Ese día cayó en lunes. La calle tenía olor a tilo (Mercedes huele a tilo casi siempre, pero ese día mil veces más). La gente andaba como loca, contenta, de un lado para el otro. Yo me acuerdo.
También, los días como hoy, me acuerdo mucho de mi hermano. Se llamaba Francisco, y no llegó vivo a ver lo que pasó ese día de hace veinte años. Le hubiera gustado mucho ver cómo estaba llena de gente la Plaza San Martín aquel lunes, y el Obelisco en Buenos Aires, y el Monumento a la Bandera de Rosario, y la Plaza Independencia de Mendoza, y la gente en Jujuy, y la gente en Ushuaia…
Siempre pienso que el Nacho es como Francisco, su mismo temperamento, su misma cara. ¡Qué suerte tiene el Nacho de vivir en este mundo de ahora! Con Zacarías decimos a veces que si el Nacho hubiera vivido en la otra época, en la mala época, le hubiera pasado lo mismo que a mi hermano.

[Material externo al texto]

`src/rtl/npc_ctrl_fsm.sv`:
```
// npc_ctrl_fsm: multi-cycle fetch/decode/exec/mem/wb sequencer; 4 cycles per ALU op, 5 per memory op at zero wait.
// Waits on if_ack/mem_ack with a watchdog (TIMEOUT, 0 = off); optional perf counters under NPC_PERF_CNT_EN.
module npc_ctrl_fsm #(
    parameter int CNT_WIDTH = 64,
    parameter int TIMEOUT   = 255
) (
    input  logic                 clk,
    input  logic                 rst,
    input  logic                 start,
    input  logic                 if_ack,
    input  logic                 is_ebreak,
    input  logic                 is_illegal,
    input  logic                 is_mem,
    input  logic                 d_regW,
    input  logic                 mem_ack,
    output logic                 if_req,
    output logic                 inst_we,
    output logic                 mem_req,
    output logic                 w_regW,
    output logic                 pc_we,
    output logic                 halt,
    output logic                 err,
    output logic [2:0]           state_o,
    output logic [CNT_WIDTH-1:0] cycle_cnt,
    output logic [CNT_WIDTH-1:0] instret_cnt
);

    typedef enum logic [2:0] {
        S_IDLE   = 3'd0,
        S_FETCH  = 3'd1,
        S_DECODE = 3'd2,
        S_EXEC   = 3'd3,
        S_MEM    = 3'd4,
        S_WB     = 3'd5,
        S_HALT   = 3'd6,
        S_ERR    = 3'd7
    } state_t;

    // A zero TIMEOUT would give a zero-width watchdog; keep one idle bit instead.
    localparam int WD_W = (TIMEOUT > 0) ? $clog2(TIMEOUT + 1) : 1;
    localparam logic [WD_W:0] TO_LIM = (WD_W + 1)'(TIMEOUT);

    state_t          state_q, state_d;
    logic [WD_W-1:0] wd_q, wd_d;
    logic [WD_W:0]   wd_inc;
    logic            wd_hit;

    assign wd_inc = {1'b0, wd_q} + (WD_W + 1)'(1);
    assign wd_hit = (TIMEOUT != 0) && (wd_inc == TO_LIM);

    always_ff @(posedge clk) begin
        if (rst) begin
            state_q <= S_IDLE;
            wd_q    <= '0;
        end else begin
            state_q <= state_d;
            wd_q    <= wd_d;
        end
    end

    always_comb begin
        state_d = state_q;
        wd_d    = wd_q;
        if_req  = 1'b0;
        inst_we = 1'b0;
        mem_req = 1'b0;
        w_regW  = 1'b0;
        pc_we   = 1'b0;
        halt    = 1'b0;
        err     = 1'b0;
        case (state_q)
            S_IDLE:   if (start) state_d = S_FETCH;
            S_FETCH: begin
                if_req  = 1'b1;
                inst_we = if_ack;
                if (if_ack)                state_d = S_DECODE;
                else if (wd_hit)           state_d = S_ERR;
                else if (TIMEOUT != 0)     wd_d    = wd_inc[WD_W-1:0];
            end
            S_DECODE: begin
                if (is_illegal)            state_d = S_ERR;
                else if (is_ebreak)        state_d = S_HALT;
                else                       state_d = S_EXEC;
            end
            S_EXEC:   state_d = is_mem ? S_MEM : S_WB;
            S_MEM: begin
                mem_req = 1'b1;
                if (mem_ack)               state_d = S_WB;
                else if (wd_hit)           state_d = S_ERR;
                else if (TIMEOUT != 0)     wd_d    = wd_inc[WD_W-1:0];
            end
            S_WB: begin
                w_regW  = d_regW;
                pc_we   = 1'b1;
                state_d = S_FETCH;
            end
            S_HALT:   halt = 1'b1;
            S_ERR:    err  = 1'b1;
            default:  state_d = S_IDLE;
        endcase
        // Every wait window starts its watchdog from zero.
        if (state_d != state_q) wd_d = '0;
    end

    assign state_o = state_q;

`ifdef NPC_PERF_CNT_EN
    logic [CNT_WIDTH-1:0] cyc_q, ir_q;
    logic                 active, retire;

    always_comb begin
        active = (state_q != S_IDLE) && (state_q != S_HALT) && (state_q != S_ERR);
        // ebreak counts as retired when it lands in HALT.
        retire = (state_q == S_WB) || ((state_q == S_DECODE) && (state_d == S_HALT));
    end

    always_ff @(posedge clk) begin
        if (rst) begin
            cyc_q <= '0;
            ir_q  <= '0;
        end else begin
            if (active) cyc_q <= cyc_q + CNT_WIDTH'(1);
            if (retire) ir_q  <= ir_q + CNT_WIDTH'(1);
        end
    end

    assign cycle_cnt   = cyc_q;
    assign instret_cnt = ir_q;
`else
    assign cycle_cnt   = '0;
    assign instret_cnt = '0;
`endif

endmodule

```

El Caio y la Sofi no entendían nada cuando anoche, después de las doce, saqué una torta de chocolate y una botella de sidra de la heladera. No entendieron por qué prendí veinte velitas y pedí silencio. Para ellos no era el cumpleaños de nadie. Pero Zacarías y mi suegro, y también el Nacho, sonrieron y apagaron la luz de la cocina. Y le cantamos el feliz cumpleaños a la democracia. Y después soplamos las velitas, yo un poco llorando, porque me emociono mucho. Lo hacemos cada año, cada diez de diciembre, desde 1983.
Lo hacemos para que Francisco, esté donde esté, sepa que no fue en vano.

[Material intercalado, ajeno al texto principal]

File: src/rtl/alu_share_arbiter.sv
// alu_share_arbiter: shares one 64-bit Y86 ALU (add/sub/and/xor) between two
// valid/ready requesters. It uses round-robin or fixed-priority arbitration.
// It has a three-state IDLE -> EXEC -> RESP sequencer with a registered
// response and the architectural condition codes ZF/SF/OF.
// Optional build macro: ALU_ARB_STATS_EN adds saturating grant/stall counters.
module alu_share_arbiter #(
  parameter int DATA_W     = 64,
  parameter bit FIXED_PRIO = 1'b0,
  parameter int CNT_W      = 16
) (
  input  logic              clk,
  input  logic              rst,
  input  logic              req0_valid,
  output logic              req0_ready,
  input  logic [1:0]        req0_fun,
  input  logic [DATA_W-1:0] req0_a,
  input  logic [DATA_W-1:0] req0_b,
  input  logic              req0_setcc,
  input  logic              req1_valid,
  output logic              req1_ready,
  input  logic [1:0]        req1_fun,
  input  logic [DATA_W-1:0] req1_a,
  input  logic [DATA_W-1:0] req1_b,
  input  logic              req1_setcc,
  output logic [1:0]        alu_control,
  output logic [DATA_W-1:0] alu_in1,
  output logic [DATA_W-1:0] alu_in2,
  input  logic [DATA_W-1:0] alu_out,
  input  logic              alu_carry_out,
  input  logic              alu_overflow_check,
  output logic              rsp_valid,
  input  logic              rsp_ready,
  output logic              rsp_id,
  output logic [DATA_W-1:0] rsp_result,
  output logic              rsp_carry,
  output logic              cc_zf,
  output logic              cc_sf,
  output logic              cc_of
`ifdef ALU_ARB_STATS_EN
  ,
  output logic [CNT_W-1:0]  stat_grant0,
  output logic [CNT_W-1:0]  stat_grant1,
  output logic [CNT_W-1:0]  stat_stall
`endif
);

  typedef enum logic [1:0] {
    IDLE = 2'd0,
    EXEC = 2'd1,
    RESP = 2'd2
  } state_t;

  state_t              state_q, state_d;
  logic                last_grant_q, last_grant_d;
  logic [1:0]          fun_q, fun_d;
  logic [DATA_W-1:0]   a_q, a_d;
  logic [DATA_W-1:0]   b_q, b_d;
  logic                setcc_q, setcc_d;
  logic                id_q, id_d;
  logic [DATA_W-1:0]   result_q, result_d;
  logic                carry_q, carry_d;
  logic                zf_q, zf_d;
  logic                sf_q, sf_d;
  logic                of_q, of_d;
  logic                grant0_s, grant1_s;
  logic                hs0_s, hs1_s;

  // Pick the winner among the requesting ports; on a tie use priority or
  // hand the grant to the port that did not win last time.
  always_comb begin
    grant0_s = 1'b0;
    grant1_s = 1'b0;
    if (req0_valid && req1_valid) begin
      if (FIXED_PRIO || last_grant_q) begin
        grant0_s = 1'b1;
      end else begin
        grant1_s = 1'b1;
      end
    end else if (req0_valid) begin
      grant0_s = 1'b1;
    end else if (req1_valid) begin
      grant1_s = 1'b1;
    end else begin
      grant0_s = 1'b0;
      grant1_s = 1'b0;
    end
  end

  // Ready is only offered in IDLE and is held low while reset is asserted so
  // that every output reads 0 during reset.
  assign req0_ready = (state_q == IDLE) && grant0_s && !rst;
  assign req1_ready = (state_q == IDLE) && grant1_s && !rst;
  assign hs0_s      = req0_ready;
  assign hs1_s      = req1_ready;

  // Next-state, operand latching, result capture and condition-code update.
  always_comb begin
    state_d      = state_q;
    last_grant_d = last_grant_q;
    fun_d        = fun_q;
    a_d          = a_q;
    b_d          = b_q;
    setcc_d      = setcc_q;
    id_d         = id_q;
    result_d     = result_q;
    carry_d      = carry_q;
    zf_d         = zf_q;
    sf_d         = sf_q;
    of_d         = of_q;
    case (state_q)
      IDLE: begin
        if (hs0_s) begin
          fun_d        = req0_fun;
          a_d          = req0_a;
          b_d          = req0_b;
          setcc_d      = req0_setcc;
          id_d         = 1'b0;
          last_grant_d = 1'b0;
          state_d      = EXEC;
        end else if (hs1_s) begin
          fun_d        = req1_fun;
          a_d          = req1_a;
          b_d          = req1_b;
          setcc_d      = req1_setcc;
          id_d         = 1'b1;
          last_grant_d = 1'b1;
          state_d      = EXEC;
        end else begin
          state_d = IDLE;
        end
      end
      EXEC: begin
        result_d = alu_out;
        carry_d  = alu_carry_out;
        if (setcc_q) begin
          zf_d = (alu_out == {DATA_W{1'b0}});
          sf_d = alu_out[DATA_W-1];
          of_d = alu_overflow_check;
        end else begin
          zf_d = zf_q;
          sf_d = sf_q;
          of_d = of_q;
        end
        state_d = RESP;
      end
      RESP: begin
        if (rsp_ready) begin
          state_d = IDLE;
        end else begin
          state_d = RESP;
        end
      end
      default: begin
        state_d = IDLE;
      end
    endcase
  end

  // State and datapath registers; reset drops any in-flight operation.
  always_ff @(posedge clk or posedge rst) begin
    if (rst) begin
      state_q      <= IDLE;
      last_grant_q <= 1'b1;
      fun_q        <= 2'd0;
      a_q          <= {DATA_W{1'b0}};
      b_q          <= {DATA_W{1'b0}};
      setcc_q      <= 1'b0;
      id_q         <= 1'b0;
      result_q     <= {DATA_W{1'b0}};
      carry_q      <= 1'b0;
      zf_q         <= 1'b0;
      sf_q         <= 1'b0;
      of_q         <= 1'b0;
    end else begin
      state_q      <= state_d;
      last_grant_q <= last_grant_d;
      fun_q        <= fun_d;
      a_q          <= a_d;
      b_q          <= b_d;
      setcc_q      <= setcc_d;
      id_q         <= id_d;
      result_q     <= result_d;
      carry_q      <= carry_d;
      zf_q         <= zf_d;
      sf_q         <= sf_d;
      of_q         <= of_d;
    end
  end

  assign alu_control = fun_q;
  assign alu_in1     = a_q;
  assign alu_in2     = b_q;
  assign rsp_valid   = (state_q == RESP);
  assign rsp_id      = id_q;
  assign rsp_result  = result_q;
  assign rsp_carry   = carry_q;
  assign cc_zf       = zf_q;
  assign cc_sf       = sf_q;
  assign cc_of       = of_q;

`ifdef ALU_ARB_STATS_EN
  logic [CNT_W-1:0] grant0_cnt_q, grant0_cnt_d;
  logic [CNT_W-1:0] grant1_cnt_q, grant1_cnt_d;
  logic [CNT_W-1:0] stall_cnt_q, stall_cnt_d;
  logic             stall_s;

  // Saturating increments for the grant and stall statistics.
  always_comb begin
    grant0_cnt_d = grant0_cnt_q;
    grant1_cnt_d = grant1_cnt_q;
    stall_cnt_d  = stall_cnt_q;
    stall_s      = (req0_valid && !req0_ready) || (req1_valid && !req1_ready);
    if (hs0_s && (grant0_cnt_q != {CNT_W{1'b1}})) begin
      grant0_cnt_d = grant0_cnt_q + {{(CNT_W-1){1'b0}}, 1'b1};
    end else begin
      grant0_cnt_d = grant0_cnt_q;
    end
    if (hs1_s && (grant1_cnt_q != {CNT_W{1'b1}})) begin
      grant1_cnt_d = grant1_cnt_q + {{(CNT_W-1){1'b0}}, 1'b1};
    end else begin
      grant1_cnt_d = grant1_cnt_q;
    end
    if (stall_s && (stall_cnt_q != {CNT_W{1'b1}})) begin
      stall_cnt_d = stall_cnt_q + {{(CNT_W-1){1'b0}}, 1'b1};
    end else begin
      stall_cnt_d = stall_cnt_q;
    end
  end

  // Statistics counter registers.
  always_ff @(posedge clk or posedge rst) begin
    if (rst) begin
      grant0_cnt_q <= {CNT_W{1'b0}};
      grant1_cnt_q <= {CNT_W{1'b0}};
      stall_cnt_q  <= {CNT_W{1'b0}};
    end else begin
      grant0_cnt_q <= grant0_cnt_d;
      grant1_cnt_q <= grant1_cnt_d;
      stall_cnt_q  <= stall_cnt_d;
    end
  end

  assign stat_grant0 = grant0_cnt_q;
  assign stat_grant1 = grant1_cnt_q;
  assign stat_stall  = stall_cnt_q;
`endif

endmodule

Yo salí con mi banderita aquel día. Fui una más en la pla za gritando «¡Ar-gen-tina, ¡Ar-gen-tina!». Después vinieron tiempos malos y buenos, épocas mejores y peores, alfonsines, maradonas, privatizaciones, favaloros, helicópteros, pero hace veinte años que aquello tan horrible que me arrancó un pedazo de carne no volvió nunca más. ¿Viste Francisco? ¡Ya llevamos veinte años, corazón! Ya somos un país mayor de edad. Y yo no me olvido de vos ni un solo día, la puta madre.
Anoche, hermanito, los Bertotti brindamos a tu salud.